DEVELOPING WAVELET-BASED METHODS FOR MONITORING IMAGES}

Statistical process control plays an impressive role in industries due to the growing complicated products and processes. This tool helps practitioners prevent the production of defected products and waste of money and time. Due to the importance of processes and inefficiency of methods based on human inspection, the use of image data for statistical process control has gained great attention among researchers in recent years. Image data have been applied by industries for many years for separating defected products and preventing them to get to customers. In recent years, some methods are proposed by researchers in the area of applying statistical features of image data in statistical process control. Image data analysis is decomposed into two categories: spatial domain and frequency domain. The main concentration of previous research studies in the area of process monitoring using image data is in the area of spatial domain analysis.

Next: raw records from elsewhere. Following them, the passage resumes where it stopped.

**config.mk**
```make
export PLATFORM = sky130hd
export DESIGN_NAME = sprite_physics_mover
export DESIGN_NICKNAME = d
export VERILOG_FILES = /design/src/rtl/sprite_physics_mover.sv
export SDC_FILE = /design/constraint.sdc
export NUM_CORES = 1
export LEC_CHECK = 0
export ABC_CLOCK_PERIOD_IN_PS = 7000
export CAP_MARGIN = 25
export CORE_ASPECT_RATIO = 0.75
export CORE_MARGIN = 4
export CORE_UTILIZATION = 35
export CTS_CLUSTER_DIAMETER = 80
export DETAILED_ROUTE_END_ITERATION = 12
export SLEW_MARGIN = 10
export SYNTH_ARGS = -nofsm -noshare
export SYNTH_HDL_FRONTEND = slang
export SYNTH_SLANG_ARGS = --single-unit
```
**constraint.sdc**
```tcl
create_clock -name clk -period 7 [get_ports clk]
set_input_delay 0.7 -clock clk [delete_from_list [all_inputs] [get_ports clk]]
set_output_delay 0.7 -clock clk [all_outputs]
set_load 0.05 [all_outputs]
```
**src/rtl/sprite_physics_mover.sv**
```systemverilog
// sprite_physics_mover
// Per-sprite motion engine: GROUND/CLIMB/JUMP/FALL state machine, signed
// fixed-point velocity, gravity with a terminal fall speed, and collision
// flags latched across a frame. Everything moves once per startOfFrame.
//
// Ports
//   clk, reset            clock, synchronous active-high reset
//   startOfFrame          one-cycle pulse per frame
//   move_left/right/up/down, jump   key levels
//   collision_with_ground, collision_with_rope, HitEdgeCode[3:0]
//                         per-pixel hits; HitEdgeCode = {left, top, right, bottom}
//   topLeftX, topLeftY    signed pixel position (floor of the fixed-point value)
//   motion_state          GROUND=0, CLIMB=1, JUMP=2, FALL=3 (also the debug view)
//   landed                one-cycle pulse on FALL -> GROUND
//
// Optional build macro: COYOTE_TIME_EN
//   When defined, a jump pressed within COYOTE_FRAMES frames of walking off
//   a ledge still takes off. When undefined, jump is ignored while falling.
module sprite_physics_mover #(
  parameter int INITIAL_X     = 280,
  parameter int INITIAL_Y     = 185,
  parameter int POS_W         = 11,
  parameter int FRAC_BITS     = 6,
  parameter int WALK_SPEED    = 30,
  parameter int AIR_SPEED     = 30,
  parameter int CLIMB_SPEED   = 30,
  parameter int JUMP_SPEED    = 180,
  parameter int GRAVITY       = 12,
  parameter int MAX_FALL      = 240,
  parameter int X_MIN         = 36,
  parameter int X_MAX         = 540,
  parameter int COYOTE_FRAMES = 4
) (
  input  logic                    clk,
  input  logic                    reset,
  input  logic                    startOfFrame,
  input  logic                    move_left,
  input  logic                    move_right,
  input  logic                    move_up,
  input  logic                    move_down,
  input  logic                    jump,
  input  logic                    collision_with_ground,
  input  logic                    collision_with_rope,
  input  logic [3:0]              HitEdgeCode,
  output logic signed [POS_W-1:0] topLeftX,
  output logic signed [POS_W-1:0] topLeftY,
  output logic [1:0]              motion_state,
  output logic                    landed
);

  localparam int W = POS_W + FRAC_BITS + 1;

  localparam logic signed [W-1:0] WALK_V   = W'(WALK_SPEED);
  localparam logic signed [W-1:0] AIR_V    = W'(AIR_SPEED);
  localparam logic signed [W-1:0] CLIMB_V  = W'(CLIMB_SPEED);
  localparam logic signed [W-1:0] JUMP_V   = W'(JUMP_SPEED);
  localparam logic signed [W-1:0] GRAV_V   = W'(GRAVITY);
  localparam logic signed [W-1:0] MAX_V    = W'(MAX_FALL);
  localparam logic signed [W-1:0] X_MIN_FP = W'(X_MIN << FRAC_BITS);
  localparam logic signed [W-1:0] X_MAX_FP = W'(X_MAX << FRAC_BITS);
  localparam logic signed [W-1:0] X_RST_FP = W'(INITIAL_X << FRAC_BITS);
  localparam logic signed [W-1:0] Y_RST_FP = W'(INITIAL_Y << FRAC_BITS);

  typedef enum logic [1:0] {
    ST_GROUND = 2'd0,
    ST_CLIMB  = 2'd1,
    ST_JUMP   = 2'd2,
    ST_FALL   = 2'd3
  } state_t;

  state_t              state_q, state_d;
  logic signed [W-1:0] x_q, x_d, y_q, y_d, vx_q, vx_d, vy_q, vy_d;
  logic                landed_q, landed_d;
  logic gnd_bot_q, gnd_bot_d, gnd_top_q, gnd_top_d;
  logic gnd_left_q, gnd_left_d, gnd_right_q, gnd_right_d, rope_q, rope_d;

  logic signed [W-1:0] vx_n, vy_n, vy_grav, vx_blk, x_cand;
  logic signed [W-1:0] walk_v, air_v, climb_v;
  logic                take_off, snap_y, coyote_ok;

  // Signed speed from an opposing key pair; both or neither gives zero.
  function automatic logic signed [W-1:0] key_vel(input logic neg, input logic pos,
                                                  input logic signed [W-1:0] speed);
    if (pos && !neg)      return speed;
    else if (neg && !pos) return -speed;
    else                  return '0;
  endfunction

  // Collision latches: the frame pulse starts a fresh frame but still keeps
  // whatever is hitting during that same cycle.
  always_comb begin
    gnd_bot_d   = (startOfFrame ? 1'b0 : gnd_bot_q)   | (collision_with_ground & HitEdgeCode[0]);
    gnd_top_d   = (startOfFrame ? 1'b0 : gnd_top_q)   | (collision_with_ground & HitEdgeCode[2]);
    gnd_left_d  = (startOfFrame ? 1'b0 : gnd_left_q)  | (collision_with_ground & HitEdgeCode[3]);
    gnd_right_d = (startOfFrame ? 1'b0 : gnd_right_q) | (collision_with_ground & HitEdgeCode[1]);
    rope_d      = (startOfFrame ? 1'b0 : rope_q)      | (collision_with_rope & (|HitEdgeCode));
  end

`ifdef COYOTE_TIME_EN
  logic [7:0] coyote_q, coyote_d;
  assign coyote_ok = (coyote_q != 8'd0);

  // Armed only by walking off a ledge; a jump apex never arms it.
  always_comb begin
    coyote_d = coyote_q;
    if (startOfFrame) begin
      if (state_q == ST_GROUND && state_d == ST_FALL)     coyote_d = 8'(COYOTE_FRAMES);
      else if (state_d != ST_FALL)                        coyote_d = 8'd0;
      else if (state_q == ST_FALL && coyote_q != 8'd0)    coyote_d = coyote_q - 8'd1;
    end
  end

  always_ff @(posedge clk) begin
    if (reset) coyote_q <= 8'd0;
    else       coyote_q <= coyote_d;
  end
`else
  assign coyote_ok = 1'b0;
`endif

  // Next-state and next-velocity. Inside each state the ground checks come
  // first, then the rope, then a takeoff, then gravity.
  always_comb begin
    state_d  = state_q;
    vx_n     = vx_q;
    vy_n     = vy_q;
    landed_d = 1'b0;
    snap_y   = 1'b0;
    take_off = 1'b0;
    vy_grav  = vy_q + GRAV_V;
    walk_v   = key_vel(move_left, move_right, WALK_V);
    air_v    = key_vel(move_left, move_right, AIR_V);
    climb_v  = key_vel(move_up, move_down, CLIMB_V);
    if (startOfFrame) begin
      unique case (state_q)
        ST_GROUND: begin
          if (!gnd_bot_q) begin
            state_d = ST_FALL; vx_n = air_v; vy_n = '0;
          end else if (rope_q && (move_up ^ move_down)) begin
            state_d = ST_CLIMB; vx_n = '0; vy_n = climb_v;
          end else if (jump) begin
            take_off = 1'b1;
          end else begin
            vx_n = walk_v; vy_n = '0;
          end
        end
        ST_CLIMB: begin
          if (gnd_bot_q && move_down) begin
            state_d = ST_GROUND; vx_n = '0; vy_n = '0;
          end else if (!rope_q) begin
            state_d = ST_FALL; vx_n = '0; vy_n = '0;
          end else if (jump) begin
            take_off = 1'b1;
          end else begin
            vx_n = '0; vy_n = climb_v;
          end
        end
        ST_JUMP: begin
          if (gnd_top_q) begin
            state_d = ST_FALL; vy_n = '0;
          end else if (rope_q && (move_up | move_down)) begin
            state_d = ST_CLIMB; vx_n = '0; vy_n = climb_v;
          end else begin
            vy_n = vy_grav;
            if (!vy_grav[W-1]) state_d = ST_FALL;
          end
        end
        default: begin  // ST_FALL
          if (gnd_bot_q) begin
            state_d = ST_GROUND; vx_n = '0; vy_n = '0; snap_y = 1'b1; landed_d = 1'b1;
          end else if (rope_q && (move_up | move_down)) begin
            state_d = ST_CLIMB; vx_n = '0; vy_n = climb_v;
          end else if (jump && coyote_ok) begin
            take_off = 1'b1;
          end else begin
            vy_n = (vy_grav > MAX_V) ? MAX_V : vy_grav;
          end
        end
      endcase
      if (take_off) begin
        state_d = ST_JUMP; vx_n = air_v; vy_n = -JUMP_V;
      end
    end
  end

  // Side blocking, X clamp and position integration with the new velocity.
  always_comb begin
    vx_blk = vx_n;
    if (gnd_left_q && vx_n[W-1])                     vx_blk = '0;
    if (gnd_right_q && !vx_n[W-1] && vx_n != '0)     vx_blk = '0;
    x_cand = x_q + vx_blk;
    x_d  = x_q;
    y_d  = y_q;
    vx_d = vx_q;
    vy_d = vy_q;
    if (startOfFrame) begin
      vx_d = vx_blk;
      vy_d = vy_n;
      x_d  = x_cand;
      y_d  = y_q + vy_n;
      if (x_cand < X_MIN_FP || x_cand > X_MAX_FP) begin
        x_d = (x_cand < X_MIN_FP) ? X_MIN_FP : X_MAX_FP;
        // On the ground the walk speed survives so the key feel is unchanged.
        if (state_d == ST_JUMP || state_d == ST_FALL) vx_d = '0;
      end
      if (snap_y) y_d[FRAC_BITS-1:0] = '0;
    end
  end

  always_ff @(posedge clk) begin
    if (reset) begin
      state_q     <= ST_FALL;
      x_q         <= X_RST_FP;
      y_q         <= Y_RST_FP;
      vx_q        <= '0;
      vy_q        <= '0;
      landed_q    <= 1'b0;
      gnd_bot_q   <= 1'b0;
      gnd_top_q   <= 1'b0;
      gnd_left_q  <= 1'b0;
      gnd_right_q <= 1'b0;
      rope_q      <= 1'b0;
    end else begin
      state_q     <= state_d;
      x_q         <= x_d;
      y_q         <= y_d;
      vx_q        <= vx_d;
      vy_q        <= vy_d;
      landed_q    <= landed_d;
      gnd_bot_q   <= gnd_bot_d;
      gnd_top_q   <= gnd_top_d;
      gnd_left_q  <= gnd_left_d;
      gnd_right_q <= gnd_right_d;
      rope_q      <= rope_d;
    end
  end

  // Outputs: floor of the fixed-point position is just the integer slice.
  always_comb begin
    topLeftX     = x_q[FRAC_BITS +: POS_W];
    topLeftY     = y_q[FRAC_BITS +: POS_W];
    motion_state = state_q;
    landed       = landed_q;
  end

endmodule

```
# == Yosys cells after proc, flatten, opt, wreduce, memory -nomap -nowiden ==
# Index checks and enable logic that the tools add are counted.
# totals
mem_count,0
mem_bits_rw,0
romBits,0
output_inout_bits,25
latch_bits,0
ff_bits,80
elab_cells,118
# classes
bitwise_logic,12
n_mul,0
div,0
n_eq_ne,4
addsub,3
n_shift,0
mux,64
order_cmp,3
n_reduce_logical,21
# op_table
cell,n
two-way mux 18 bit,33
one-hot mux 18 bit (3 select lines),2
adder 18 bit,2
two-way mux 2 bit,11
adder 18 x 5 -> 18 bit (second input constant),1
> comparator 18 x 17 -> 1 bit (second input constant),1
> comparator 18 x 9 -> 1 bit (second input constant),1
less-than comparator 18 x 13 -> 1 bit (second input constant),1
nonzero test 18 bit,1
two-way mux 16 bit,1
two-way mux 1 bit,14
logical AND 1 bit,10
equality test 2 bit (second input constant),3
two-way mux 6 bit,1
OR 1 bit,6
one-hot mux 2 bit (3 select lines),1
bitwise AND 1 bit,5
zero test 1 bit,5
OR reduction 4 bit,1
OR reduction 3 bit,1
equality test 2 x 1 -> 1 bit (second input constant),1
zero test 2 bit,1
logical OR 1 bit,2
one-hot mux 1 bit (2 select lines),1
XOR 1 bit,1

# == Longest topological paths before layout ==
# depth
word_depth,18
depth_mapped,25
ltp_nobuf,23

# == Worst setup path before layout ==
# OpenSTA, ideal clock, no wires.
# synth_path
path_kind,input to register
from,input port move_up
to,register vx_q[11]
arrival_ns,6.330
setup_ns,0.057
path_stages,24
required_ns,6.943
n_path_buf,2
slack_ns,0.613
path_cell_list,inv_1 > ha_1 > a311oi_1 > a31o_2 > and3_1 > clkbuf_1 > a21oi_1 > mux2_2 > a21boi_1 > inv_1 > and3_1 > ha_1 > fa_1 > a21oi_1 > nor2_1 > o21a_1 > o41a_1 > or3_1 > a211o_1 > o31a_1 > o31ai_4 > and4_1 > buf_4 > a21o_1
# synth_between
elab_chain_cells,16
elab_cells_between_ends,41
classes_between,add/sub: 1; order compare: 2; eq/ne: 2; mux: 25; bitwise: 2; reduce/logical: 9
# synth_lines
item,line_no,source
"start, declared",39,"input logic move_up,"
branches (longest 15 deep; another with adder 18 bit),n/a,
two-way mux 18 bit (*),201,if (x_cand < X_MIN_FP || x_cand > X_MAX_FP) begin
"end signal, assigned",227,vx_q <= vx_d;
"end, declared",72,"logic signed [W-1:0] x_q, x_d, y_q, y_d, vx_q, vx_d, vy_q, vy_d;"
# Every way passes the cells marked *. The select of a mux whose other input is x is not followed.
# A chain may end at the register's enable or synchronous reset.

# == Worst setup path in the final report ==
# layout_path
from,input port move_down
to,register vx_q[15]
# layout_between
elab_chain_cells,16
elab_cells_between_ends,45
classes_between,add/sub: 1; order compare: 2; eq/ne: 2; mux: 28; bitwise: 2; reduce/logical: 10
# layout_lines
item,line_no,source
"start, declared",40,"input logic move_down,"
branches (longest 15 deep; another with adder 18 bit),n/a,
two-way mux 18 bit (*),201,
# Marks and branches as above.

==> results.md <==
- Fmax: roughly 150 MHz
- GPL Wtd Cong: 0.8581
- Least-Margin Pin Slew: between 700 and 800 ps
- Synthesized area: about 5900 µm²
- CTS tree: yes
- Dpl ws: -19.69 ps
- RSZ-0062 raised after global routing: false
- Tot GR Track Use: 0.1673
- Mux cell area share after synthesis: 0.01561
- Layout cells sized above 1: 0.07020
- Clock transition at the registers of the reported paths: 60 ps
- Worst-path fanout max: 15
- Post-synth EDFFs: 0
- Adder-cell share of the synthesized area: 0.09239
- CP Capture Type: flip-flop
- Drc violations: 0
- Placed cells: 949
- Crit-path cells: clkdlybuf4s50_1 -> inv_1 -> ha_1 -> a311oi_2 -> a31o_2 -> and3_1 -> buf_4 -> and4b_1 -> a21boi_1 -> inv_1 -> and3_1 -> ha_1 -> fa_1 -> a21oi_1 -> nor2_1 -> o21a_1 -> o41a_1 -> or3_1 -> a211o_1 -> o31a_1 -> o31ai_4 -> and4_1 -> a21o_1
- Synth Area in Compound Gates: 0.2787
- Routed Antenna Nets: 0
- Dominant synthesized flop cell: dfxtp_1
- Die width: between 150 and 200 µm
- Worst-Skew Late Latency: 350 ps
- Clk buf depth: 2
- Post-synth cell types: 72
- Setup CP Type: primary input to flip-flop
- DR vias: ~5,300
- Gate Count Post-Synth: 744
- DR vias/cell: about 5.5
- Slew Viols, Final: 0
- Slowest cell on crit path: clkdlybuf4s50_1
- VDD IR max: 0.1310 mV
- Min Tclk post-route: approximately 6600 ps
- First-pass GRT wire length: roughly 25,000 µm
- Port Buffer Count: 38
- Per-cell routed wire length: 16.32 µm
- Fin cells: 965
- PostCTS Resize Cnt: 0
- Core Footprint: 16,220 µm²
- Post CTS Setup Buffer Count: 0
- Seq/Total Area, Yosys: 0.2703
- Fraction of the mapped netlist area in simple logic gates: 0.2171
- Largest net degree at the start of global routing: 52
- Final setup fails: 0
- Clk sink count: ~80
- Detailed Route WL: 15,750 µm
- RR Startpoint: motion_state[1]
- Die Ht: 120.0 µm
- Final period util: 0.9480
- Hold_buf cts: 0
- Clk root buf: clkbuf_16
- # diodes: 0
- Hold path startpoint: vx_q[16]
- Vias in the first global route: 4,643
- Status: completed
- Area Overhead vs Synth: 12.81%
- Critical path origin: move_down
- Commonest cells after routing, fill and taps aside: nor2_1 (93), dfxtp_1 (79), a21oi_1 (63)
- Mean Syn Cell Area: 7.864 µm²
- Static leakage: 2.838 nW
- Nets: 806
- Crit-path max cell delay: 520 ps
- Die area: 18,870 µm²
- # rows: 40
- Placed wire-length estimate: ~12,000 µm
- Worst Hold Class: flip-flop to flip-flop
- Largest family of logic cells by synthesized area: compound AO/OA/AOI/OAI gates
- Max Cap Viol: 0
- IO Count: 39
- FF+latch count, synth: 79
- CP required: 7290 ps
- Yosys warning count: 0
- Most common cell after layout, fill and taps aside: nor2_1
- Iter 0 DRT Violations: 445
- Pwr Density: 220.5 nW/µm²
- Initial Util: 0.3608
- CP Data Arrival Time: 6920 ps
- Fillers: 1,680
- Crit path max-delay family: compound AO/OA/AOI/OAI gates
- Buffer and inverter count on the worst path: 4
- Drt pass-1 iters: 5
- Crit start category: primary input
- Final WS setup: 363.9 ps
- Relative slew slack: 0.4754
- Post-synthesis net count: 800
- Power Total: 1.456 mW
- Initial antenna violation count: 0
- Fin Clk Skew: 7.409 ps
- CTS H-tree depth: 3
- CTS buffer count: 9
- Xor/xnor share of the synthesized area: 0.05389
- Grt total ovfl: 0
- FFs w/ async S/R, synth: 0
- Final Hold Vio Count: 0
==> area by class of cell <==
cell class / instances / area (µm²) / area share
clock buffers: 10 / 229.0 / 0.03469
clock inverters: 6 / 61.31 / 0.009289
inverters: 23 / 86.33 / 0.01308
multi-input cells: 579 / 3859 / 0.5846
flip-flops and latches: 79 / 1582 / 0.2396
well taps: 210 / 262.8 / 0.03981
repair buffers: 58 / 520.5 / 0.07886
==> metrics by stage <==
step / cell area [µm²] / util / setup TNS, ps / hold WS [ps]
2_1_floorplan: 5851 / - / 0 / 418.7
3_3_place_gp: 6299 / 0.3884 / 0 / 442.4
3_5_place_dp: 6299 / 0.3884 / -32.88 / 443.4
4_1_cts: 6589 / 0.4063 / 0 / 457.3
5_1_grt: 6600 / 0.4070 / 0 / 494.6
6_report: 6600 / 0.4070 / 0 / 456.0
==> cell usage after synthesis (all sizes together), types with 8 or more instances <==
| cell type | count | share of area |
|---|---|---|
| ha | 40 | 0.086 |
| inv | 23 | 0.015 |
| clkbuf | 32 | 0.021 |
| and3 | 9 | 0.0096 |
| a21o | 27 | 0.035 |
| o21ai | 30 | 0.026 |
| nor3b | 9 | 0.012 |
| nand3 | 21 | 0.018 |
| buf | 31 | 0.037 |
| nor2b | 17 | 0.018 |
| or3 | 8 | 0.0086 |
| nor3 | 13 | 0.013 |
| a31oi | 12 | 0.013 |
| o22ai | 10 | 0.011 |
| o31ai | 10 | 0.015 |
| nor2 | 93 | 0.060 |
| mux2i | 8 | 0.014 |
| a21oi | 63 | 0.054 |
| nand2 | 45 | 0.029 |
| nor4 | 8 | 0.0086 |
| xor2 | 13 | 0.019 |
| xnor2 | 23 | 0.034 |
| dfxtp | 79 | 0.27 |
==> layer usage <==
metal  global-route usage  vias up  wire [µm]
li1                     -     2714          -
met1               0.2728     2424       8724
met2               0.2166      157       5857
met3              0.03821       12       1027
met4              0.03439        0        140
met5                    0        -          0
==> registers in the layout (all words and copies together) (netlist names), 2 cells and up, named ones only <==
signal and cells:
vx_q 18, x_q 18, vy_q 17, y_q 17
motion_state 2
==> path summary, 6_finish.rpt <==
check	endpoint	slack, ps	cells past startpoint
worst max-delay path	vx_q[15]	360	23
worst max register to register	vx_q[15]	970	20
worst min-delay path	vx_q[16]	460	2
worst min register to register	vx_q[16]	460	2
==> tightest hold or removal path, delay by kind of cell (launching register included) <==
| family | cells | cell delay [ps] |
|---|---|---|
| DFF | 1 | 320 |
| AOI/OAI and AO/OA | 1 | 60 |
| and+or+nand+nor | 1 | 40 |
==> power breakdown <==
group          switching (mW)  internal (mW)
logic                   0.273          0.189
registers              0.0397          0.483
clock network           0.195          0.275
total                   0.508          0.948
==> cell families after synthesis <==
group | Yosys count
compound gates | 235
simple gates | 257
flops | 79
buf+inv | 86
fa+ha+maj | 42
xor+xnor | 36
mux | 9
(Power assumes the default switching activity.)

This study has proposed three methods based on one-dimensional wavelet decomposition for monitoring image data with respect to frequency domain features. At each level of decomposition, wavelet transformation decomposes each signal into two elements including an approximation part (which is similar to the main signal and is performed as a low-pass filter) and a detail element (which is performed as a high-pass filter). The first method proposed in this paper only applies approximation coefficient for process monitoring. The second and third methods consider the detail coefficient by using hard thresholding and soft thresholding, respectively. These methods use a likelihood ratio-based statistic for process monitoring. Hence, they can show an out-of-control status and estimate the change point that is one of the most important diagnostic information. The performance of these methods is evaluated and compared with respect to the average run length and the difference between real and estimated changepoint criteria. Simulation studies are performed by using a textile image. Results showed a suitable degree of accuracy in detecting out of control status and estimating change points.